Famous Witches – Rosaleen “Roie” Norton (1917 – 1979)
Rosaleen Miriam Norton (known as “Roie”) was an Australian artist, occultist and witch. She became popularly known as “The Witch of King’s Cross”, and revelled in the sensationalist reports of the local press.
She was born on 2 October 1917 in Dunedin, New Zealand, but moved with her family to Sydney, Australia in 1925. She was born with a sinewy strip of flesh extending from her armpit to her waist, and later took this (along with other physical peculiarities, such as pointed ears and two dark spots on her knee) as a sign that she was destined to be a witch. From an early age she felt a close connection with the occult, and for years she slept in a tent out in the garden. She was expelled from school at the age of fourteen, as a supposed corrupting influence on others.
In 1935, at the age of 17, she met and married Beresford Lionel Conroy, and the pair spent some time hitchhiking around the country from Brisbane to Melbourne. The marriage lasted until after the war. She began to experiment with self-hypnosis and automatic drawing during the 1940s. Her paintings and drawings for the most part were depictions of the gods, demons and other entities with whom she claimed to communicate, the god Pan being her personal favourite, full of grotesque detail and writhing, interlocked forms. By 1951, she had become well-known as an artist around Kings Cross, the bohemian centre of Sydney, where her murals adorned cafés and galleries traded briskly in her popular and provocative works.
However, in August 1951, four of her pictures were seized by the police and Norton was prosecuted on the allegation that her works could “deprave and corrupt the morals of those who saw them”, and that they were inspired by works of medieval demonology. The next year, a book of her pictures and poems by her young boyfriend Gavin Greenlees, published by Walter Glover, was banned as an obscene publication, and was only re-published in the more liberal atmosphere of 1982.

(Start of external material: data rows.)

===== config.mk =====
export PLATFORM = sky130hd
export DESIGN_NAME = ec_mailbox
export DESIGN_NICKNAME = d
export VERILOG_FILES = /design/src/rtl/ec_mailbox.sv
export SDC_FILE = /design/constraint.sdc
export NUM_CORES = 1
export LEC_CHECK = 0
export BUFFER_PORTS_ARGS = -buffer_cell sky130_fd_sc_hd__buf_2
export CAP_MARGIN = 20
export CORE_UTILIZATION = 45
export DETAILED_ROUTE_END_ITERATION = 16
export PLACE_DENSITY = 0.74
export SKIP_LAST_GASP = 1
export SLEW_MARGIN = 10
export SYNTH_ARGS = -nofsm -noshare
export SYNTH_HDL_FRONTEND = slang
export SYNTH_SLANG_ARGS = --single-unit

===== constraint.sdc =====
create_clock -name clk -period 2.25 [get_ports clk]
set_input_delay 0.1125 -clock clk [delete_from_list [all_inputs] [get_ports clk]]
set_output_delay 0.1125 -clock clk [all_outputs]
set_load 0.02 [all_outputs]
[src/rtl/rdpwm_pkg.sv]
package rdpwm_pkg;
    localparam logic [2:0] IDX_CTRL  = 3'd0;
    localparam logic [2:0] IDX_STAT  = 3'd1;
    localparam logic [2:0] IDX_SPAN  = 3'd4;
    localparam logic [2:0] IDX_MARK  = 3'd5;

    localparam int unsigned CTRL_EN_BIT = 0;
    localparam int unsigned CTRL_MS_BIT = 7;

    localparam int unsigned FLG_PERIOD = 0;
    localparam int unsigned FLG_SAT    = 1;
    localparam int unsigned FLG_ZERO   = 2;
    localparam int unsigned FLG_LOAD   = 3;
    localparam int unsigned FLG_N      = 4;

    typedef enum logic [1:0] {
        ST_OFF  = 2'd0,
        ST_RUN  = 2'd1,
        ST_HALT = 2'd2
    } seq_state_e;
endpackage

[src/rtl/rdpwm_regs.sv]
module rdpwm_regs
    import rdpwm_pkg::*;
#(
    parameter int unsigned W = 16
) (
    input  logic         clk,
    input  logic         rst_n,
    input  logic         we,
    input  logic [2:0]   idx,
    input  logic [W-1:0] wdata,
    output logic [W-1:0] rdata,
    output logic         en,
    output logic         ms,
    output logic [W-1:0] shd_span,
    output logic [W-1:0] shd_mark,
    input  logic         ev_period,
    input  logic         ev_sat,
    input  logic         ev_load
);
    logic             en_q, ms_q;
    logic [W-1:0]     span_q, mark_q;
    logic [FLG_N-1:0] flg_q, flg_set, flg_clr;
    logic             wr_ctrl, wr_stat, wr_span, wr_mark, zero_wr;

    assign wr_ctrl = we && (idx == IDX_CTRL);
    assign wr_stat = we && (idx == IDX_STAT);
    assign wr_span = we && (idx == IDX_SPAN);
    assign wr_mark = we && (idx == IDX_MARK);
    assign zero_wr = wr_span && (wdata == '0);

    always_comb begin
        flg_set             = '0;
        flg_set[FLG_PERIOD] = ev_period;
        flg_set[FLG_SAT]    = ev_sat;
        flg_set[FLG_ZERO]   = zero_wr;
        flg_set[FLG_LOAD]   = ev_load;
        flg_clr             = wr_stat ? wdata[FLG_N-1:0] : '0;
    end

    always_ff @(posedge clk or negedge rst_n) begin
        if (!rst_n) begin
            en_q   <= 1'b0;
            ms_q   <= 1'b0;
            span_q <= '0;
            mark_q <= '0;
            flg_q  <= '0;
        end else begin
            if (wr_ctrl) begin
                en_q <= wdata[CTRL_EN_BIT];
                ms_q <= wdata[CTRL_MS_BIT];
            end
            if (wr_span) span_q <= wdata;
            if (wr_mark) mark_q <= wdata;
            flg_q <= (flg_q & ~flg_clr) | flg_set;
        end
    end

    always_comb begin
        rdata = '0;
        unique case (idx)
            IDX_CTRL: begin
                rdata[CTRL_EN_BIT] = en_q;
                rdata[CTRL_MS_BIT] = ms_q;
            end
            IDX_STAT: rdata[FLG_N-1:0] = flg_q;
            IDX_SPAN: rdata = span_q;
            IDX_MARK: rdata = mark_q;
            default:  rdata = '0;
        endcase
    end

    assign en       = en_q;
    assign ms       = ms_q;
    assign shd_span = span_q;
    assign shd_mark = mark_q;

    // a zero span write raises the zero flag
    a_r10_zero_flag: assert property (@(posedge clk) disable iff (!rst_n)
        zero_wr |=> flg_q[FLG_ZERO]);

    // flags do not move without an event or a clear write
    a_r9_flags_hold: assert property (@(posedge clk) disable iff (!rst_n)
        (!wr_stat && (flg_set == '0)) |=> $stable(flg_q));

    // a clear write with no event leaves every written-one bit clear
    a_r9_w1c_clears: assert property (@(posedge clk) disable iff (!rst_n)
        (wr_stat && (flg_set == '0)) |=> ((flg_q & $past(wdata[FLG_N-1:0])) == '0));
endmodule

Due to her notoriety, she soon became a favourite with the tabloid press, which began referring to her as the “Witch of King’s Cross”, and dark stories of witchcraft, black masses, sexual magical rites and Satanism began to appear regularly in Australian newspapers and magazines, and Roie Norton became a household name. Throughout the 1960s, she was notorious as the supposed head an active coven of witches in King’s Cross, although the coven never really amounted to much more than a few masked friends gathering in her small flat for occult talk and the occasional friendly ritual.

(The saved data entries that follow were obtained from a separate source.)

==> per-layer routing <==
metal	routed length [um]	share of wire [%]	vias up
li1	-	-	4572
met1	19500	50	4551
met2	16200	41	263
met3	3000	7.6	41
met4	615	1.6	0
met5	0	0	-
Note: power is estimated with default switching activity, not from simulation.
## src/rtl/prg_dec_pkg.sv

```systemverilog
package prg_dec_pkg;
    localparam int CPU_AW     = 16;
    localparam int DATA_W     = 8;
    localparam int ROM_AW     = 17;
    localparam int RAM_AW     = 13;
    localparam int BANK_OFS_W = 12;
    localparam int LO_BANK_W  = 3;
    localparam int HI_BANK_W  = 4;

    typedef struct packed {
        logic [LO_BANK_W-1:0] lo_bank;
        logic                 mirror_h;
        logic [HI_BANK_W-1:0] hi_bank;
    } bank_state_t;

    typedef struct packed {
        logic              ram_hit;
        logic              rom_hit;
        logic              lo_reg_hit;
        logic              hi_reg_hit;
        logic [ROM_AW-1:0] rom_addr;
        logic [RAM_AW-1:0] ram_addr;
    } decode_t;
endpackage

```

## src/rtl/prg_bank_regs.sv

```systemverilog
module prg_bank_regs
    import prg_dec_pkg::*;
(
    input  logic              clk,
    input  logic              rst,
    input  logic              lo_we,
    input  logic              hi_we,
    input  logic [DATA_W-1:0] wdata,
    output bank_state_t       state
);
    bank_state_t state_d, state_q;

    always_comb begin
        state_d = state_q;
        if (lo_we) begin
            state_d.lo_bank  = wdata[LO_BANK_W-1:0];
            state_d.mirror_h = wdata[LO_BANK_W];
        end
        if (hi_we) begin
            state_d.hi_bank = wdata[HI_BANK_W-1:0];
        end
    end

    always_ff @(posedge clk) begin
        if (rst) state_q <= '0;
        else     state_q <= state_d;
    end

    assign state = state_q;

    assert_lo_load_R2: assert property (@(posedge clk) disable iff (rst)
        lo_we |=> (state_q.lo_bank == $past(wdata[LO_BANK_W-1:0]))
                  && (state_q.mirror_h == $past(wdata[LO_BANK_W])));

    assert_hi_load_R3: assert property (@(posedge clk) disable iff (rst)
        hi_we |=> (state_q.hi_bank == $past(wdata[HI_BANK_W-1:0])));

    assert_hold_without_write_R8: assert property (@(posedge clk) disable iff (rst)
        (!lo_we && !hi_we) |=> $stable(state_q));
endmodule

```

## src/rtl/prg_window_decode.sv

```systemverilog
module prg_window_decode
    import prg_dec_pkg::*;
(
    input  logic [CPU_AW-1:0] addr,
    input  bank_state_t       state,
    output decode_t           dec
);
    localparam logic [ROM_AW-1:0] LO_REGION_BASE = ROM_AW'(17'h10000);
    localparam logic [ROM_AW-1:0] FIXED_BASE     = ROM_AW'(17'h18000);

    logic [ROM_AW-1:0] ofs_fixed;
    logic [ROM_AW-1:0] split_bank_base;
    logic [ROM_AW-1:0] lo_bank_base;
    logic [ROM_AW-1:0] addr_ext;

    always_comb begin
        addr_ext        = ROM_AW'(addr);
        ofs_fixed       = FIXED_BASE + (addr_ext - ROM_AW'(17'h08000));
        split_bank_base = ROM_AW'(state.hi_bank) << BANK_OFS_W;
        lo_bank_base    = LO_REGION_BASE + (ROM_AW'(state.lo_bank) << BANK_OFS_W);

        dec            = '0;
        dec.lo_reg_hit = (addr >= 16'h8000) && (addr <= 16'h8FFF);
        dec.hi_reg_hit = (addr >= 16'h9000) && (addr <= 16'h9FFF);

        // RAM windows take priority over every ROM window
        if (addr >= 16'h6000 && addr <= 16'h6BFF) begin
            dec.ram_hit  = 1'b1;
            dec.ram_addr = RAM_AW'(addr - 16'h6000);
        end else if (addr >= 16'hB800 && addr <= 16'hBFFF) begin
            dec.ram_hit  = 1'b1;
            dec.ram_addr = RAM_AW'(addr - 16'hB800 + 16'h0C00);
        end else if (addr >= 16'hCC00 && addr <= 16'hD7FF) begin
            dec.ram_hit  = 1'b1;
            dec.ram_addr = RAM_AW'(addr - 16'hCC00 + 16'h1400);
        end else if (addr >= 16'h6C00 && addr <= 16'h6FFF) begin
            dec.rom_hit  = 1'b1;
            dec.rom_addr = split_bank_base + ROM_AW'(addr[BANK_OFS_W-1:0]);
        end else if (addr >= 16'h7000 && addr <= 16'h7FFF) begin
            dec.rom_hit  = 1'b1;
            dec.rom_addr = lo_bank_base + ROM_AW'(addr[BANK_OFS_W-1:0]);
        end else if (addr >= 16'hC000 && addr <= 16'hCBFF) begin
            dec.rom_hit  = 1'b1;
            dec.rom_addr = split_bank_base + ROM_AW'(addr[BANK_OFS_W-1:0]);
        end else if (addr >= 16'h8000) begin
            dec.rom_hit  = 1'b1;
            dec.rom_addr = ofs_fixed;
        end
    end
endmodule

```

## src/rtl/prg_bank_decoder.sv

```systemverilog
module prg_bank_decoder
    import prg_dec_pkg::*;
(
    input  logic              clk,
    input  logic              rst,
    input  logic [CPU_AW-1:0] cpu_addr,
    input  logic [DATA_W-1:0] cpu_wdata,
    input  logic              cpu_wr,
    input  logic              cpu_rd,
    output logic [ROM_AW-1:0] rom_addr,
    output logic              rom_sel,
    output logic [RAM_AW-1:0] ram_addr,
    output logic              ram_sel,
    output logic              ram_we,
    output logic              mirror_horiz
);
    bank_state_t state;
    decode_t     dec;
    logic        lo_we, hi_we;

    prg_window_decode u_decode (
        .addr  (cpu_addr),
        .state (state),
        .dec   (dec)
    );

    assign lo_we = cpu_wr && dec.lo_reg_hit && !dec.ram_hit;
    assign hi_we = cpu_wr && dec.hi_reg_hit && !dec.ram_hit;

    prg_bank_regs u_regs (
        .clk   (clk),
        .rst   (rst),
        .lo_we (lo_we),
        .hi_we (hi_we),
        .wdata (cpu_wdata),
        .state (state)
    );

    always_comb begin
        rom_sel      = cpu_rd && !cpu_wr && dec.rom_hit;
        ram_sel      = (cpu_rd || cpu_wr) && dec.ram_hit;
        ram_we       = cpu_wr && dec.ram_hit;
        rom_addr     = rom_sel ? dec.rom_addr : '0;
        ram_addr     = ram_sel ? dec.ram_addr : '0;
        mirror_horiz = state.mirror_h;
    end

    assert_sel_exclusive_R7: assert property (@(posedge clk) disable iff (rst)
        $onehot0({rom_sel, ram_sel}));

    assert_we_in_ram_R7: assert property (@(posedge clk) disable iff (rst)
        ram_we |-> (cpu_wr && ram_sel && !rom_sel));

    assert_rom_read_only_R10: assert property (@(posedge clk) disable iff (rst)
        rom_sel |-> (cpu_rd && !cpu_wr));

    assert_ram_write_keeps_mirror_R8: assert property (@(posedge clk) disable iff (rst)
        ram_we |=> $stable(mirror_horiz));

    assert_low_space_idle_R9: assert property (@(posedge clk) disable iff (rst)
        (cpu_addr < 16'h6000) |-> (!rom_sel && !ram_sel));
endmodule

```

An example of the scandal which seemed to follow her around was the 1955 case of a homeless adolescent girl, Anna Hoffman, who blamed her sorry state on one of Norton’s black masses (she later admitted having made the whole story up). The famous English composer and conductor, Sir Eugène Goossens (who was then conductor of the Sydney Symphony Orchestra, director of music at ABC and head of the NSW State Conservatorium of Music) was also a close friend and associate of Norton and Gavin Greenlees. He lost all his jobs and was forced to return to England in public disgrace after he was accused of importing over a thousand prohibited pornographic photos, along with ceremonial masks and other paraphernalia for use in their rituals.
During the 1960s, Norton became increasingly reclusive. In 1974, the Anglican Archbishop of Sydney, the Rt. Rev. Marcus Loane, set up a Commission of Inquiry into occult practices in Australia which reported, among other sensational claims, that occultism and Satanism were the “most sinister” of the modern “crazes” and provided pornography with a religious base to work from, even recommending the prohibition of ouija boards, Tarot cards, etc. When the initial furore died down, Norton was able to live a quieter, more private life.

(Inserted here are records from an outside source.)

===== src/rtl/arb_pkg.sv =====
package arb_pkg;
    localparam int NREQ   = 4;
    localparam int NKIND  = 4;
    localparam int KIND_W = $clog2(NKIND);

    localparam int IDX_HB   = 0;
    localparam int IDX_EXT  = 1;
    localparam int IDX_CPUA = 2;
    localparam int IDX_CPUB = 3;

    localparam int F_ROT   = 0;
    localparam int F_PARK  = 1;
    localparam int F_FLAT  = 4;
    localparam int F_QUAL  = F_FLAT + NKIND;
    localparam int CFG_W   = F_QUAL + NKIND;

    typedef enum logic [1:0] {
        PARK_OFF  = 2'd0,
        PARK_A    = 2'd1,
        PARK_B    = 2'd2,
        PARK_LAST = 2'd3
    } park_e;

    typedef struct packed {
        logic [NKIND-1:0] qual;
        logic [NKIND-1:0] flat;
        park_e            park;
        logic             rot;
    } arb_cfg_t;

    function automatic logic [NREQ-1:0] one_at(input int idx);
        logic [NREQ-1:0] v;
        v = '0;
        v[idx] = 1'b1;
        return v;
    endfunction
endpackage


===== src/rtl/arb_cfg_reg.sv =====
module arb_cfg_reg
    import arb_pkg::*;
(
    input  logic             clk,
    input  logic             rst,
    input  logic             we,
    input  logic [CFG_W-1:0] wdata,
    output arb_cfg_t         cfg
);
    always_ff @(posedge clk) begin
        if (rst) begin
            cfg <= '0;
        end else if (we) begin
            cfg.rot  <= wdata[F_ROT];
            cfg.park <= park_e'(wdata[F_PARK +: 2]);
            cfg.flat <= wdata[F_FLAT +: NKIND];
            cfg.qual <= wdata[F_QUAL +: NKIND];
        end
    end
endmodule


===== src/rtl/arb_pick.sv =====
module arb_pick
    import arb_pkg::*;
(
    input  logic [NREQ-1:0] req,
    input  arb_cfg_t        cfg,
    input  logic            favour_b,
    input  logic            last_b,
    output logic [NREQ-1:0] pick,
    output logic            contest
);
    always_comb begin
        pick    = '0;
        contest = 1'b0;
        if (req[IDX_HB]) begin
            pick = one_at(IDX_HB);
        end else if (req[IDX_EXT]) begin
            pick = one_at(IDX_EXT);
        end else if (req[IDX_CPUA] && req[IDX_CPUB]) begin
            contest = 1'b1;
            pick = (cfg.rot && favour_b) ? one_at(IDX_CPUB) : one_at(IDX_CPUA);
        end else if (req[IDX_CPUA]) begin
            pick = one_at(IDX_CPUA);
        end else if (req[IDX_CPUB]) begin
            pick = one_at(IDX_CPUB);
        end else begin
            unique case (cfg.park)
                PARK_A:    pick = one_at(IDX_CPUA);
                PARK_B:    pick = one_at(IDX_CPUB);
                PARK_LAST: pick = last_b ? one_at(IDX_CPUB) : one_at(IDX_CPUA);
                default:   pick = '0;
            endcase
        end
    end
endmodule


===== src/rtl/arb_pace.sv =====
module arb_pace
    import arb_pkg::*;
(
    input  logic              bus_busy,
    input  logic              xfer_end,
    input  logic [KIND_W-1:0] kind,
    input  arb_cfg_t          cfg,
    input  logic [NREQ-1:0]   pick,
    input  logic [NREQ-1:0]   gnt_now,
    output logic              upd,
    output logic [NREQ-1:0]   gnt_nxt
);
    logic gap;

    always_comb begin
        upd = !bus_busy || xfer_end;
        gap = bus_busy && xfer_end && cfg.flat[kind]
              && (!cfg.qual[kind] || (pick != gnt_now));
        gnt_nxt = gap ? '0 : pick;
    end
endmodule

After some years of failing health, Norton died on 5 December 1979 from colon cancer at the Roman Catholic Sacred Heart Hospice for the Dying in Sydney, although still worshipping Pan until the end. Friends who knew her remember her with fondness and invariably refer to how kind and gentle she really was, quite the opposite of the demon so beloved of the Press. Despite the scandals which regularly erupted around her she continued to carry herself with style and a sense of humour.